O excedente de 65 mil toneladas de carne suína atualmente no mercado acaba interferindo na atividade dos produtores independentes - aqueles que não produzem para as grandes indústrias de processamento de carne e derivados. A produção do norte do Paraná é insuficiente para atender a demanda, mas o excedente da carne colocada nos mercados do Paraná e sul de São Paulo provocou queda dos preços.
Os produtores Seiiji e Carlos Kamiguchi, de Mauá da Serra (54 km ao sul de Apucarana) têm recebido apenas R$ 1,80 por quilo de animal vivo, abaixo do custo de produção, que é R$ 2,10 o quilo. Os Kamiguchi estão há 30 anos na atividade. Eles vendem mensalmente 360 cabeças de suínos aos frigoríficos de Mauá da Serra, Faxinal, Califórnia e Marilândia do Sul.
Segundo José Luiz Vicente da Silva, presidente da Regional Norte da Associação Paranaense de Suinocultores e diretor de Suínos e Melhoramento Genético da Sociedade Rural do Paraná, no norte do estado - região compreendida num raio de 150 quilômetros de Londrina - estão instalados 800 suinocultores, cuja produção resulta no abate de 2.500 animais/dia.

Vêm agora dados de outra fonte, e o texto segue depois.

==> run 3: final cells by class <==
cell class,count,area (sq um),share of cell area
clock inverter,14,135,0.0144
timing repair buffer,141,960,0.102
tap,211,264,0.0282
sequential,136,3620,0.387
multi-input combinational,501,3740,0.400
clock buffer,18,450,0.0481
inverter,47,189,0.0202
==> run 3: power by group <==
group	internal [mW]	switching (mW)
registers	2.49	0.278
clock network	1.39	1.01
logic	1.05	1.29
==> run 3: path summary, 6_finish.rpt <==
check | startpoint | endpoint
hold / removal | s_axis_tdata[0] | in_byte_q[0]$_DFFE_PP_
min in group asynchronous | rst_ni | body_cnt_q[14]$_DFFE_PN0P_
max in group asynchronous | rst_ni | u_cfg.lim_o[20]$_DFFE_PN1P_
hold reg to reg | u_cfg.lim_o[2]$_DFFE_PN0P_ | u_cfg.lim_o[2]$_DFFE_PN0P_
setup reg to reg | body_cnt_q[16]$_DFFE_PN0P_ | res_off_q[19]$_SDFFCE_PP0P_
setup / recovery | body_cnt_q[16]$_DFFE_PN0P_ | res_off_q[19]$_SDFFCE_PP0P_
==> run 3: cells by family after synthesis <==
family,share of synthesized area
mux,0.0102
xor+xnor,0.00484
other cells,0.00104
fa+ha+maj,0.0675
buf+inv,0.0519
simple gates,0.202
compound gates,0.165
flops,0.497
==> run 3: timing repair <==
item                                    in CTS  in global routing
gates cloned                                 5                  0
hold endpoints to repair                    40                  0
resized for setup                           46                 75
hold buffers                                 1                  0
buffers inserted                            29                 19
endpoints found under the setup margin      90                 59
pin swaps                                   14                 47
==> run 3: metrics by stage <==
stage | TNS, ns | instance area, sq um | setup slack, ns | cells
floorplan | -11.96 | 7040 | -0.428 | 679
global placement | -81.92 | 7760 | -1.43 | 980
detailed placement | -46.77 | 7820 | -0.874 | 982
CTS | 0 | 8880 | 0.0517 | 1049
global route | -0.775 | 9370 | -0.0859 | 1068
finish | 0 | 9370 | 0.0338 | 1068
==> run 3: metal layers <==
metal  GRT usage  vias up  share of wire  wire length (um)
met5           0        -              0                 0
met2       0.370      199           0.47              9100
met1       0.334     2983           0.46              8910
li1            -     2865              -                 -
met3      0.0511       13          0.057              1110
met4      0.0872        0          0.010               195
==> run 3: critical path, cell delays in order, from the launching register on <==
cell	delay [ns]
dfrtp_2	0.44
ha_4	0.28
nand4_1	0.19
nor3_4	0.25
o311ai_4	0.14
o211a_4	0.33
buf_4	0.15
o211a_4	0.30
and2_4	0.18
==> src/rtl/head_tail_capture_buffer_unit_defines.svh <==
// Assertion macros shared by the capture buffer modules.
`ifndef HEAD_TAIL_CAPTURE_BUFFER_UNIT_DEFINES_SVH
`define HEAD_TAIL_CAPTURE_BUFFER_UNIT_DEFINES_SVH

// Same-cycle implication, checked on every rising edge out of reset.
`define HTCB_ASSERT_NOW(lbl, clk, rst_n, ante, cons) \
	lbl: assert property (@(posedge clk) disable iff (!rst_n) (ante) |-> (cons)) \
		else $error("%m: check failed");

// Next-cycle implication.
`define HTCB_ASSERT_NEXT(lbl, clk, rst_n, ante, cons) \
	lbl: assert property (@(posedge clk) disable iff (!rst_n) (ante) |=> (cons)) \
		else $error("%m: check failed");

`endif

==> src/rtl/htcb_pkg.sv <==
// Shared constants, types and codes of the head/tail capture buffer.
package htcb_pkg;

	localparam int MAX_BYTES  = 4096;
	localparam int HEAD_DEPTH = MAX_BYTES / 2;
	localparam int TAIL_DEPTH = MAX_BYTES - MAX_BYTES / 2;
	localparam int HEAD_AW    = $clog2(HEAD_DEPTH);
	localparam int TAIL_AW    = $clog2(TAIL_DEPTH);
	localparam int CNT_W      = 12;
	localparam int LIMIT_W    = 13;
	localparam int POS_W      = 12;
	localparam int BYTE_W     = 8;
	localparam int TOTAL_W    = 64;

	localparam logic MODE_APPEND = 1'b0;
	localparam logic MODE_READ   = 1'b1;

	typedef enum logic [4:0] {
		ST_IDLE  = 5'b00001,
		ST_CLASS = 5'b00010,
		ST_ADDR  = 5'b00100,
		ST_MEM   = 5'b01000,
		ST_WAIT  = 5'b10000
	} state_t;

	typedef struct packed {
		logic load;
		logic classify;
		logic addr;
		logic mem;
		logic emit;
	} cmd_t;

	typedef struct packed {
		logic mode;
		logic out_free;
	} status_t;

endpackage

==> src/rtl/htcb_ctrl.sv <==
// Controller state machine sequencing one item through the datapath.
`include "head_tail_capture_buffer_unit_defines.svh"

module htcb_ctrl (
	input  logic              clk,
	input  logic              arst_n,
	input  logic              in_valid,
	output logic              in_ready,
	input  htcb_pkg::status_t status,
	output htcb_pkg::cmd_t    cmd
);

	htcb_pkg::state_t state_q, state_d;

	always_ff @(posedge clk or negedge arst_n) begin
		if (!arst_n) begin
			state_q <= htcb_pkg::ST_IDLE;
		end else begin
			state_q <= state_d;
		end
	end

	always_comb begin
		state_d  = state_q;
		cmd      = '0;
		in_ready = 1'b0;
		case (state_q)
			htcb_pkg::ST_IDLE: begin
				in_ready = 1'b1;
				if (in_valid) begin
					cmd.load = 1'b1;
					state_d  = htcb_pkg::ST_CLASS;
				end
			end
			htcb_pkg::ST_CLASS: begin
				cmd.classify = 1'b1;
				// appends need no ring address
				state_d = (status.mode == htcb_pkg::MODE_READ) ? htcb_pkg::ST_ADDR
					: htcb_pkg::ST_MEM;
			end
			htcb_pkg::ST_ADDR: begin
				cmd.addr = 1'b1;
				state_d  = htcb_pkg::ST_MEM;
			end
			htcb_pkg::ST_MEM: begin
				cmd.mem = 1'b1;
				state_d = htcb_pkg::ST_WAIT;
			end
			htcb_pkg::ST_WAIT: begin
				if (status.out_free) begin
					cmd.emit = 1'b1;
					state_d  = htcb_pkg::ST_IDLE;
				end
			end
			default: begin
				state_d = htcb_pkg::ST_IDLE;
			end
		endcase
	end

	`HTCB_ASSERT_NEXT(a_load_to_class, clk, arst_n, cmd.load, state_q == htcb_pkg::ST_CLASS)
	`HTCB_ASSERT_NEXT(a_emit_to_idle, clk, arst_n, cmd.emit, in_ready)
	`HTCB_ASSERT_NOW(a_state_onehot, clk, arst_n, 1'b1, $onehot(state_q))

endmodule
`src/design/block_delta_encoder_assert.svh`:
```
// Assertion macros for the block delta encoder.
`ifndef BLOCK_DELTA_ENCODER_ASSERT_SVH
`define BLOCK_DELTA_ENCODER_ASSERT_SVH
`ifndef SYNTHESIS
// Check that cons holds in the same cycle as ante.
`define BDE_ASSERT_NOW(lbl, clk, rst, ante, cons) \
   lbl: assert property (@(posedge clk) disable iff (rst) (ante) |-> (cons)) \
      else $error("block delta encoder: same-cycle check failed");
// Check that cons holds in the cycle after ante.
`define BDE_ASSERT_NEXT(lbl, clk, rst, ante, cons) \
   lbl: assert property (@(posedge clk) disable iff (rst) (ante) |=> (cons)) \
      else $error("block delta encoder: next-cycle check failed");
`else
`define BDE_ASSERT_NOW(lbl, clk, rst, ante, cons)
`define BDE_ASSERT_NEXT(lbl, clk, rst, ante, cons)
`endif
`endif

```
`src/design/bde_pkg.sv`:
```
// Shared types and constants of the block delta encoder.
`default_nettype none
package bde_pkg;
   localparam int unsigned OFFSET_WIDTH_DEF = 32;
   localparam int unsigned MAX_BLOCK_DEF    = 64;
   localparam int unsigned LEN_W            = 32;
   localparam int unsigned BYTE_W           = 8;
   localparam int unsigned BSIZE_W          = 7;
   localparam int unsigned KIND_W           = 2;
   localparam int unsigned REG_IDX_W        = 2;
   localparam int unsigned QUEUE_DEPTH      = 4;
   localparam int unsigned QPTR_W           = $clog2(QUEUE_DEPTH);
   localparam logic [BSIZE_W-1:0] BSIZE_RESET = BSIZE_W'(1);

   localparam logic OP_COMPARE = 1'b0;
   localparam logic OP_FINISH  = 1'b1;

   typedef enum logic [REG_IDX_W-1:0] {
      REG_BLOCK_SIZE = REG_IDX_W'(0),
      REG_OLD_LENGTH = REG_IDX_W'(1),
      REG_NEW_LENGTH = REG_IDX_W'(2)
   } reg_idx_type;

   typedef enum logic [KIND_W-1:0] {
      KIND_UPDATE = KIND_W'(0),
      KIND_DELETE = KIND_W'(1),
      KIND_INSERT = KIND_W'(2)
   } kind_type;

   typedef struct packed {
      kind_type          kind;
      logic [LEN_W-1:0]  start;
      logic [LEN_W-1:0]  length;
   } rec_type;

   // One queue entry: one or two records caused by one input word.
   typedef struct packed {
      logic    two;
      rec_type rec0;
      rec_type rec1;
   } entry_type;

   typedef struct packed {
      logic full;
      logic nonempty;
   } qstat_type;
endpackage
`default_nettype wire

```
`src/design/bde_req_if.sv`:
```
// Request and response channel interfaces of the block delta encoder.
`default_nettype none
interface bde_req_if;
   import bde_pkg::*;
   logic              valid;
   logic              ready;
   logic              op;
   logic [BYTE_W-1:0] old_byte;
   logic [BYTE_W-1:0] new_byte;
   modport source (output valid, output op, output old_byte, output new_byte, input ready);
   modport sink (input valid, input op, input old_byte, input new_byte, output ready);
endinterface

interface bde_rsp_if;
   import bde_pkg::*;
   logic              valid;
   logic              ready;
   logic [KIND_W-1:0] record_kind;
   logic [LEN_W-1:0]  record_start;
   logic [LEN_W-1:0]  record_length;
   logic              run_last;
   modport source (output valid, output record_kind, output record_start,
                   output record_length, output run_last, input ready);
   modport sink (input valid, input record_kind, input record_start,
                 input record_length, input run_last, output ready);
endinterface
`default_nettype wire

```
`src/design/bde_front.sv`:
```
// Front end: configuration registers, block and run tracking, record building.
`default_nettype none
module bde_front #(
   parameter int unsigned OFFSET_WIDTH = bde_pkg::OFFSET_WIDTH_DEF,
   parameter int unsigned MAX_BLOCK    = bde_pkg::MAX_BLOCK_DEF
) (
   input  wire logic                          clock,
   input  wire logic                          reset,
   input  wire logic                          csr_we,
   input  wire logic [bde_pkg::REG_IDX_W-1:0] csr_index,
   input  wire logic [bde_pkg::LEN_W-1:0]     csr_wdata,
   input  wire logic                          req_valid,
   output logic                               req_ready,
   input  wire logic                          req_op,
   input  wire logic [bde_pkg::BYTE_W-1:0]    req_old_byte,
   input  wire logic [bde_pkg::BYTE_W-1:0]    req_new_byte,
   input  wire bde_pkg::qstat_type            q_stat,
   output logic                               push,
   output bde_pkg::entry_type                 push_entry
);
   import bde_pkg::*;

   localparam int unsigned OW   = OFFSET_WIDTH;
   localparam int unsigned OFFW = $clog2(MAX_BLOCK + 1);
   localparam int unsigned EW   = OFFW + BSIZE_W + 1;
   localparam int unsigned XW   = OW + LEN_W;

   function automatic logic [LEN_W-1:0] to_len(input logic [OW-1:0] v);
      logic [XW-1:0] wide;
      wide = {{LEN_W{1'b0}}, v};
      return wide[LEN_W-1:0];
   endfunction

   logic [BSIZE_W-1:0] block_size_ff;
   logic [LEN_W-1:0]   old_length_ff;
   logic [LEN_W-1:0]   new_length_ff;

   logic [OW-1:0]   pos_ff, pos_in;
   logic [OW-1:0]   block_start_ff, block_start_in;
   logic [OW-1:0]   run_start_ff, run_start_in;
   logic [OFFW-1:0] off_ff, off_in;
   logic            mism_ff, mism_in;
   logic            run_ff, run_in;

   logic [LEN_W-1:0] common;
   logic             in_range;
   logic [EW-1:0]    bs_x;
   logic [EW-1:0]    eff_x;
   logic [OFFW-1:0]  eff;
   logic [OFFW-1:0]  off_inc;
   logic [OW-1:0]    pos_inc;
   logic             cmp_mism;
   logic             accept;
   logic             fin_upd;
   logic [OW-1:0]    fin_rs;
   logic [OW-1:0]    fin_end;
   logic             ext_valid;
   rec_type          ext_rec;
   rec_type          upd_blk;
   rec_type          upd_fin;

   always_ff @(posedge clock) begin
      if (reset) begin
         block_size_ff <= BSIZE_RESET;
         old_length_ff <= '0;
         new_length_ff <= '0;
      end else if (csr_we) begin
         unique case (csr_index)
            REG_BLOCK_SIZE: block_size_ff <= csr_wdata[BSIZE_W-1:0];
            REG_OLD_LENGTH: old_length_ff <= csr_wdata;
            REG_NEW_LENGTH: new_length_ff <= csr_wdata;
            default: ;
         endcase
      end
   end

   always_comb begin
      common   = (old_length_ff < new_length_ff) ? old_length_ff : new_length_ff;
      in_range = {{LEN_W{1'b0}}, pos_ff} < {{OW{1'b0}}, common};
      // Clamp block size into 1..MAX_BLOCK.
      bs_x = EW'(block_size_ff);
      if (bs_x == '0) begin
         eff_x = EW'(1);
      end else if (bs_x > EW'(MAX_BLOCK)) begin
         eff_x = EW'(MAX_BLOCK);
      end else begin
         eff_x = bs_x;
      end
      eff      = eff_x[OFFW-1:0];
      off_inc  = off_ff + OFFW'(1);
      pos_inc  = pos_ff + OW'(1);
      cmp_mism = mism_ff | (req_old_byte != req_new_byte);
      req_ready = !q_stat.full;
      accept    = req_valid && req_ready;

      upd_blk.kind   = KIND_UPDATE;
      upd_blk.start  = to_len(run_start_ff);
      upd_blk.length = to_len(block_start_ff - run_start_ff);

      // Finish: a dirty partial block opens or extends the run to pos;
      // a clean partial block ends the run at its own start.
      fin_upd = run_ff || ((off_ff != '0) && mism_ff);
      fin_rs  = run_ff ? run_start_ff : block_start_ff;
      fin_end = ((off_ff != '0) && !mism_ff) ? block_start_ff : pos_ff;
      upd_fin.kind   = KIND_UPDATE;
      upd_fin.start  = to_len(fin_rs);
      upd_fin.length = to_len(fin_end - fin_rs);

      ext_valid = old_length_ff != new_length_ff;
      if (old_length_ff > new_length_ff) begin
         ext_rec.kind   = KIND_DELETE;
         ext_rec.start  = new_length_ff;
         ext_rec.length = old_length_ff - new_length_ff;
      end else begin
         ext_rec.kind   = KIND_INSERT;
         ext_rec.start  = old_length_ff;
         ext_rec.length = new_length_ff - old_length_ff;
      end

      pos_in         = pos_ff;
      block_start_in = block_start_ff;
      run_start_in   = run_start_ff;
      off_in         = off_ff;
      mism_in        = mism_ff;
      run_in         = run_ff;
      push           = 1'b0;
      push_entry     = '0;

      if (accept) begin
         if (req_op == OP_COMPARE) begin
            if (in_range) begin
               pos_in  = pos_inc;
               off_in  = off_inc;
               mism_in = cmp_mism;
               if (off_inc >= eff) begin
                  off_in         = '0;
                  mism_in        = 1'b0;
                  block_start_in = pos_inc;
                  if (cmp_mism) begin
                     if (!run_ff) begin
                        run_in       = 1'b1;
                        run_start_in = block_start_ff;
                     end
                  end else if (run_ff) begin
                     run_in          = 1'b0;
                     push            = 1'b1;
                     push_entry.rec0 = upd_blk;
                  end
               end
            end
         end else begin
            if (fin_upd) begin
               push            = 1'b1;
               push_entry.rec0 = upd_fin;
               push_entry.rec1 = ext_rec;
               push_entry.two  = ext_valid;
            end else if (ext_valid) begin
               push            = 1'b1;
               push_entry.rec0 = ext_rec;
            end
            pos_in         = '0;
            block_start_in = '0;
            run_start_in   = '0;
            off_in         = '0;
            mism_in        = 1'b0;
            run_in         = 1'b0;
         end
      end
   end

   always_ff @(posedge clock) begin
      if (reset) begin
         pos_ff         <= '0;
         block_start_ff <= '0;
         run_start_ff   <= '0;
         off_ff         <= '0;
         mism_ff        <= 1'b0;
         run_ff         <= 1'b0;
      end else begin
         pos_ff         <= pos_in;
         block_start_ff <= block_start_in;
         run_start_ff   <= run_start_in;
         off_ff         <= off_in;
         mism_ff        <= mism_in;
         run_ff         <= run_in;
      end
   end
endmodule
`default_nettype wire

```
`src/design/bde_queue.sv`:
```
// Short entry queue between the front end and the back end.
`default_nettype none
module bde_queue (
   input  wire logic               clock,
   input  wire logic               reset,
   input  wire logic               push,
   input  wire bde_pkg::entry_type push_entry,
   input  wire logic               pop,
   output bde_pkg::entry_type      head,
   output bde_pkg::qstat_type      q_stat
);
   import bde_pkg::*;

   entry_type           mem_ff [QUEUE_DEPTH];
   logic [QPTR_W-1:0]   wr_ptr_ff, wr_ptr_in;
   logic [QPTR_W-1:0]   rd_ptr_ff, rd_ptr_in;
   logic [QPTR_W:0]     count_ff, count_in;

   always_comb begin
      head            = mem_ff[rd_ptr_ff];
      q_stat.full     = count_ff == (QPTR_W + 1)'(QUEUE_DEPTH);
      q_stat.nonempty = count_ff != '0;
      wr_ptr_in       = push ? wr_ptr_ff + QPTR_W'(1) : wr_ptr_ff;
      rd_ptr_in       = pop ? rd_ptr_ff + QPTR_W'(1) : rd_ptr_ff;
      case ({push, pop})
         2'b10:   count_in = count_ff + (QPTR_W + 1)'(1);
         2'b01:   count_in = count_ff - (QPTR_W + 1)'(1);
         default: count_in = count_ff;
      endcase
   end

   always_ff @(posedge clock) begin
      if (push) begin
         mem_ff[wr_ptr_ff] <= push_entry;
      end
   end

   always_ff @(posedge clock) begin
      if (reset) begin
         wr_ptr_ff <= '0;
         rd_ptr_ff <= '0;
         count_ff  <= '0;
      end else begin
         wr_ptr_ff <= wr_ptr_in;
         rd_ptr_ff <= rd_ptr_in;
         count_ff  <= count_in;
      end
   end
endmodule
`default_nettype wire

```
`src/design/bde_back.sv`:
```
// Back end: expand queue entries into records and hold the output register.
`default_nettype none
module bde_back (
   input  wire logic               clock,
   input  wire logic               reset,
   input  wire bde_pkg::entry_type head,
   input  wire bde_pkg::qstat_type q_stat,
   output logic                    pop,
   output logic                    rsp_valid,
   input  wire logic               rsp_ready,
   output bde_pkg::rec_type        rsp_rec,
   output logic                    rsp_last
);
   import bde_pkg::*;

   logic    phase_ff, phase_in;
   logic    valid_ff, valid_in;
   rec_type rec_ff, rec_in;
   logic    last_ff, last_in;
   logic    load;

   always_comb begin
      load     = !valid_ff || rsp_ready;
      phase_in = phase_ff;
      valid_in = valid_ff;
      rec_in   = rec_ff;
      last_in  = last_ff;
      pop      = 1'b0;
      if (load) begin
         valid_in = q_stat.nonempty;
         if (q_stat.nonempty) begin
            // Second half of a two-record entry goes out on the next load.
            rec_in   = phase_ff ? head.rec1 : head.rec0;
            last_in  = phase_ff || !head.two;
            pop      = phase_ff || !head.two;
            phase_in = head.two && !phase_ff;
         end
      end
   end

   always_ff @(posedge clock) begin
      if (reset) begin
         phase_ff <= 1'b0;
         valid_ff <= 1'b0;
      end else begin
         phase_ff <= phase_in;
         valid_ff <= valid_in;
      end
   end

   always_ff @(posedge clock) begin
      rec_ff  <= rec_in;
      last_ff <= last_in;
   end

   assign rsp_valid = valid_ff;
   assign rsp_rec   = rec_ff;
   assign rsp_last  = last_ff;
endmodule
`default_nettype wire

```
`src/design/block_delta_encoder.sv`:
```
// Top level of the block delta encoder.
//
//   channel   dir  handshake        word contents
//   req_chan  in   valid / ready    op, old_byte, new_byte
//   rsp_chan  out  valid / ready    record_kind, record_start, record_length, run_last
//   csr_*     in   csr_we only      csr_index, csr_wdata
//
// One input word is taken per cycle while the queue is not full; the front end
// handles a word that closes a block by comparing the pair and updating the run state.
// The back end drains one record per cycle from its output register while
// rsp_chan.ready is high; a finish word with two records sends them one after the other.
// A four-entry queue parts the two ends; req_chan.ready drops only when it is full.
// Reset is synchronous and active high; it clears the stream state and sets
// block_size to 1 and both lengths to 0.
`default_nettype none
`include "block_delta_encoder_assert.svh"
module block_delta_encoder #(
   parameter int unsigned OFFSET_WIDTH = bde_pkg::OFFSET_WIDTH_DEF,
   parameter int unsigned MAX_BLOCK    = bde_pkg::MAX_BLOCK_DEF
) (
   input  wire logic                          clock,
   input  wire logic                          reset,
   input  wire logic                          csr_we,
   input  wire logic [bde_pkg::REG_IDX_W-1:0] csr_index,
   input  wire logic [bde_pkg::LEN_W-1:0]     csr_wdata,
   bde_req_if.sink                            req_chan,
   bde_rsp_if.source                          rsp_chan
);
   import bde_pkg::*;

   // Front end to queue.
   logic      push;
   entry_type push_entry;
   qstat_type q_stat;

   // Queue to back end.
   entry_type head;
   logic      pop;
   rec_type   rsp_rec;
   logic      req_ready;
   logic      rsp_valid;
   logic      rsp_last;

   // Classify each word, track blocks and runs, build the records.
   bde_front #(
      .OFFSET_WIDTH (OFFSET_WIDTH),
      .MAX_BLOCK    (MAX_BLOCK)
   ) u_front (
      .clock        (clock),
      .reset        (reset),
      .csr_we       (csr_we),
      .csr_index    (csr_index),
      .csr_wdata    (csr_wdata),
      .req_valid    (req_chan.valid),
      .req_ready    (req_ready),
      .req_op       (req_chan.op),
      .req_old_byte (req_chan.old_byte),
      .req_new_byte (req_chan.new_byte),
      .q_stat       (q_stat),
      .push         (push),
      .push_entry   (push_entry)
   );

   // Hold records while the output side stalls.
   bde_queue u_queue (
      .clock      (clock),
      .reset      (reset),
      .push       (push),
      .push_entry (push_entry),
      .pop        (pop),
      .head       (head),
      .q_stat     (q_stat)
   );

   // Advance one record per cycle toward the output register while it is empty or taken.
   bde_back u_back (
      .clock     (clock),
      .reset     (reset),
      .head      (head),
      .q_stat    (q_stat),
      .pop       (pop),
      .rsp_valid (rsp_valid),
      .rsp_ready (rsp_chan.ready),
      .rsp_rec   (rsp_rec),
      .rsp_last  (rsp_last)
   );

   assign req_chan.ready         = req_ready;
   assign rsp_chan.valid         = rsp_valid;
   assign rsp_chan.record_kind   = rsp_rec.kind;
   assign rsp_chan.record_start  = rsp_rec.start;
   assign rsp_chan.record_length = rsp_rec.length;
   assign rsp_chan.run_last      = rsp_last;

   // A two-record entry is always an update followed by a delete or insert.
   `BDE_ASSERT_NOW(a_two_rec_order, clock, reset, push && push_entry.two, push_entry.rec0.kind == KIND_UPDATE && push_entry.rec1.kind != KIND_UPDATE)
   // A compare word yields at most one update record.
   `BDE_ASSERT_NOW(a_cmp_single_update, clock, reset, push && req_chan.valid && req_ready && req_chan.op == OP_COMPARE, !push_entry.two && push_entry.rec0.kind == KIND_UPDATE)
   // Delete and insert records always close their word.
   `BDE_ASSERT_NOW(a_ext_is_last, clock, reset, rsp_valid && rsp_chan.record_kind != KIND_UPDATE, rsp_last)
   // After a non-last record is taken, the length record follows at once.
   `BDE_ASSERT_NEXT(a_second_follows, clock, reset, rsp_valid && rsp_chan.ready && !rsp_last, rsp_valid && rsp_chan.record_kind != KIND_UPDATE)
endmodule
`default_nettype wire
```
`src/flat_wrapper.sv`:
```
// flat-port wrapper written by rule: the top's interface ports become plain ports
module block_delta_encoder_flat import bde_pkg::*;
#(
   parameter int unsigned OFFSET_WIDTH = bde_pkg::OFFSET_WIDTH_DEF,
   parameter int unsigned MAX_BLOCK    = bde_pkg::MAX_BLOCK_DEF
)
  (clock, reset, csr_we, csr_index, csr_wdata, req_chan_valid, req_chan_op, req_chan_old_byte, req_chan_new_byte, req_chan_ready, rsp_chan_valid, rsp_chan_record_kind, rsp_chan_record_start, rsp_chan_record_length, rsp_chan_run_last, rsp_chan_ready);
  bde_req_if req_chan_i ();
  bde_rsp_if rsp_chan_i ();
  input  wire logic clock;
  input  wire logic reset;
  input  wire logic csr_we;
  input  wire logic [bde_pkg::REG_IDX_W-1:0] csr_index;
  input  wire logic [bde_pkg::LEN_W-1:0] csr_wdata;
  input wire logic [$bits(req_chan_i.valid)-1:0] req_chan_valid;
  input wire logic [$bits(req_chan_i.op)-1:0] req_chan_op;
  input wire logic [$bits(req_chan_i.old_byte)-1:0] req_chan_old_byte;
  input wire logic [$bits(req_chan_i.new_byte)-1:0] req_chan_new_byte;
  output wire logic [$bits(req_chan_i.ready)-1:0] req_chan_ready;
  output wire logic [$bits(rsp_chan_i.valid)-1:0] rsp_chan_valid;
  output wire logic [$bits(rsp_chan_i.record_kind)-1:0] rsp_chan_record_kind;
  output wire logic [$bits(rsp_chan_i.record_start)-1:0] rsp_chan_record_start;
  output wire logic [$bits(rsp_chan_i.record_length)-1:0] rsp_chan_record_length;
  output wire logic [$bits(rsp_chan_i.run_last)-1:0] rsp_chan_run_last;
  input wire logic [$bits(rsp_chan_i.ready)-1:0] rsp_chan_ready;
  assign req_chan_i.valid = req_chan_valid;
  assign req_chan_i.op = req_chan_op;
  assign req_chan_i.old_byte = req_chan_old_byte;
  assign req_chan_i.new_byte = req_chan_new_byte;
  assign req_chan_ready = req_chan_i.ready;
  assign rsp_chan_valid = rsp_chan_i.valid;
  assign rsp_chan_record_kind = rsp_chan_i.record_kind;
  assign rsp_chan_record_start = rsp_chan_i.record_start;
  assign rsp_chan_record_length = rsp_chan_i.record_length;
  assign rsp_chan_run_last = rsp_chan_i.run_last;
  assign rsp_chan_i.ready = rsp_chan_ready;
  block_delta_encoder #(.OFFSET_WIDTH(OFFSET_WIDTH), .MAX_BLOCK(MAX_BLOCK)) u_core (.clock(clock), .reset(reset), .csr_we(csr_we), .csr_index(csr_index), .csr_wdata(csr_wdata), .req_chan(req_chan_i), .rsp_chan(rsp_chan_i));
endmodule
```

Vicente calcula que nas granjas existam em média 35 mil matrizes em produção.
O suinocultor afirma que os problemas não se limitam ao atual excedente do produto. Vicente faz severas críticas à política de crédito do setor. ''O BNDES (Banco Nacional de Desenvolvimento Econômico e Social) disponibiliza recursos a juros baixos às indústrias de processamento de suínos, mas os produtores independentes não têm acesso a esses benefícios'', diz.
O presidente da Regional Norte da APS relembra que embora não participem da produção integrada com as indústrias, os suinocultores independentes possuem um alto nível de especialização e profissionalismo. ''Quem não é eficiente não consegue se manter no setor. Por isso cobramos respeito para que tenhamos uma atividade lucrativa'', diz. (R.C.)